Discussion meeting
This is a summary of the group meeting on 16 December 2020
Chen: Francesco Belardinelli, Alessio Lomuscio, Emily Yu: model Checking Temporal Epistemic Logic under Bounded Recall(AAAI-2020)
文章研究了多智能体系统中的CTLK的模型检测问题。CTLK是CTL和Knowledge逻辑的结合,与之前工作不同的是,本文中考虑的语义是Bounded Recall的情况,即不是研究一个状态是否满足一个公式,而是研究一个历史(history, 状态的有穷串)是否满足一个公式。这使得这种逻辑可以描述更多的性质,并可以作为perfect recall条件下的近似方法,且复杂性比perfect recall低。文章也给出了模型检测算法和实验。
讨论和思考:
Bounded Recall和no recall时CTLK的表达能力是否不同?虽然Bounded Recall可以在CTL公式里描述一些类似于路径公式的性质,但no recall时好像可以通过添加类似“EX EX …”的方法代替。文章中没有对这一问题进行深入探讨,他们的想法大概是想在保留CTL model checking良好的复杂性的基础上,向CTL*贴近一些,扩展一下表达能力。但表达能力是否真的增强了,文章中没有给出严谨的讨论,给出的例子并没有解释清这件事。
Pengfei: Pranav Ashok, Vahid Hashemi, Jan Kretínský, Stefanie Mohr: DeepAbstract: Neural Network Abstraction for Accelerating Verification.
They introduce an abstraction framework applicable to fully-connected feed-forward neural networks based on clustering of neurons that behave similarly on some inputs. For the particular case of ReLU, we additionally provide error bounds incurred by the abstraction. We show how the abstraction reduces the size of the network, while preserving its accuracy, and how verification results on the abstract network can be transferred back to the original network.
Q: How to understand the error analysis? A: Basically the error comes from the abstraction and the perturbation. The first theorem gives the clustering-induced error, and the second theorem gives the upper bound of the total error.

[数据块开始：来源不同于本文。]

$ cat src/rtl/core/exr_cfg_regs.sv
// ----------------------------------------------------------------------------
// exr_cfg_regs
// APB-style register file holding the sine and cosine of each axis.
// ----------------------------------------------------------------------------
module exr_cfg_regs (
  input  logic                                clk,
  input  logic                                rst_n,
  input  logic                                psel,
  input  logic                                penable,
  input  logic                                pwrite,
  input  logic [exr_pkg::CFG_ADDR_WIDTH-1:0]  paddr,
  input  logic [exr_pkg::CFG_DATA_WIDTH-1:0]  pwdata,
  output logic [exr_pkg::CFG_DATA_WIDTH-1:0]  prdata,
  output logic                                pready,
  output exr_pkg::trig_cfg_t                  trig_cfg
);

  exr_pkg::trig_cfg_t trig_r;
  exr_pkg::trig_cfg_t trig_nxt;
  exr_pkg::reg_idx_t  idx;
  exr_pkg::trig_t     wr_val;
  exr_pkg::trig_t     rd_val;
  logic               wr_en;

  // Registers are word aligned; the two low address bits are ignored.
  assign idx    = exr_pkg::reg_idx_t'(paddr[exr_pkg::CFG_ADDR_WIDTH-1:2]);
  assign wr_en  = psel && penable && pwrite;
  assign wr_val = exr_pkg::trig_t'(pwdata[exr_pkg::TRIG_WIDTH-1:0]);
  assign pready = 1'b1;

  // Write decode; indexes past the last register are dropped.
  always_comb begin
    trig_nxt = trig_r;
    if (wr_en) begin
      unique case (idx)
        exr_pkg::REG_COS_X: trig_nxt.cos_x = wr_val;
        exr_pkg::REG_SIN_X: trig_nxt.sin_x = wr_val;
        exr_pkg::REG_COS_Y: trig_nxt.cos_y = wr_val;
        exr_pkg::REG_SIN_Y: trig_nxt.sin_y = wr_val;
        exr_pkg::REG_COS_Z: trig_nxt.cos_z = wr_val;
        exr_pkg::REG_SIN_Z: trig_nxt.sin_z = wr_val;
        default:            trig_nxt = trig_r;
      endcase
    end
  end

  // Register storage with the identity rotation at reset.
  always_ff @(posedge clk) begin
    if (!rst_n) begin
      trig_r.cos_x <= exr_pkg::TRIG_ONE;
      trig_r.sin_x <= exr_pkg::TRIG_ZERO;
      trig_r.cos_y <= exr_pkg::TRIG_ONE;
      trig_r.sin_y <= exr_pkg::TRIG_ZERO;
      trig_r.cos_z <= exr_pkg::TRIG_ONE;
      trig_r.sin_z <= exr_pkg::TRIG_ZERO;
    end else begin
      trig_r <= trig_nxt;
    end
  end

  // Read mux; values are returned zero extended.
  always_comb begin
    unique case (idx)
      exr_pkg::REG_COS_X: rd_val = trig_r.cos_x;
      exr_pkg::REG_SIN_X: rd_val = trig_r.sin_x;
      exr_pkg::REG_COS_Y: rd_val = trig_r.cos_y;
      exr_pkg::REG_SIN_Y: rd_val = trig_r.sin_y;
      exr_pkg::REG_COS_Z: rd_val = trig_r.cos_z;
      exr_pkg::REG_SIN_Z: rd_val = trig_r.sin_z;
      default:            rd_val = exr_pkg::TRIG_ZERO;
    endcase
  end

  assign prdata   = {{(exr_pkg::CFG_DATA_WIDTH-exr_pkg::TRIG_WIDTH){1'b0}}, rd_val};
  assign trig_cfg = trig_r;

endmodule

$ cat config.mk
export PLATFORM = sky130hd
export DESIGN_NAME = exr_cfg_regs
export DESIGN_NICKNAME = d
export VERILOG_FILES = /design/src/rtl/core/exr_pkg.sv /design/src/rtl/core/exr_cfg_regs.sv
export SDC_FILE = /design/constraint.sdc
export NUM_CORES = 1
export LEC_CHECK = 0
export ABC_AREA = 1
export BUFFER_PORTS_ARGS = -buffer_cell sky130_fd_sc_hd__buf_2
export CAP_MARGIN = 20
export CORE_MARGIN = 5
export CORE_UTILIZATION = 25
export CTS_BUF_LIST = sky130_fd_sc_hd__clkbuf_16
export CTS_CLUSTER_DIAMETER = 40
export DETAILED_ROUTE_END_ITERATION = 8
export SLEW_MARGIN = 20
export SYNTH_ARGS = -nofsm -noshare
export SYNTH_HDL_FRONTEND = slang
export SYNTH_SLANG_ARGS = --single-unit
$ cat constraint.sdc
create_clock -name clk -period 5.3 [get_ports clk]
set_input_delay 1.59 -clock clk [delete_from_list [all_inputs] [get_ports clk]]
set_output_delay 1.59 -clock clk [all_outputs]
set_load 0.02 [all_outputs]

Q: Does the clustering-induced error depend on sampling? A: Only the abstraction depends on sampling. The clustering-induced error actually works on a specific input, and \epsilon_i^l does not depend on sampling any more.
Q: Say more about choosing K_L? A: Basically the criteria is to keep the accuracy not decreasing by a given \alpha. When the abstraction is too corase, we use a binary search to try a larger K_L.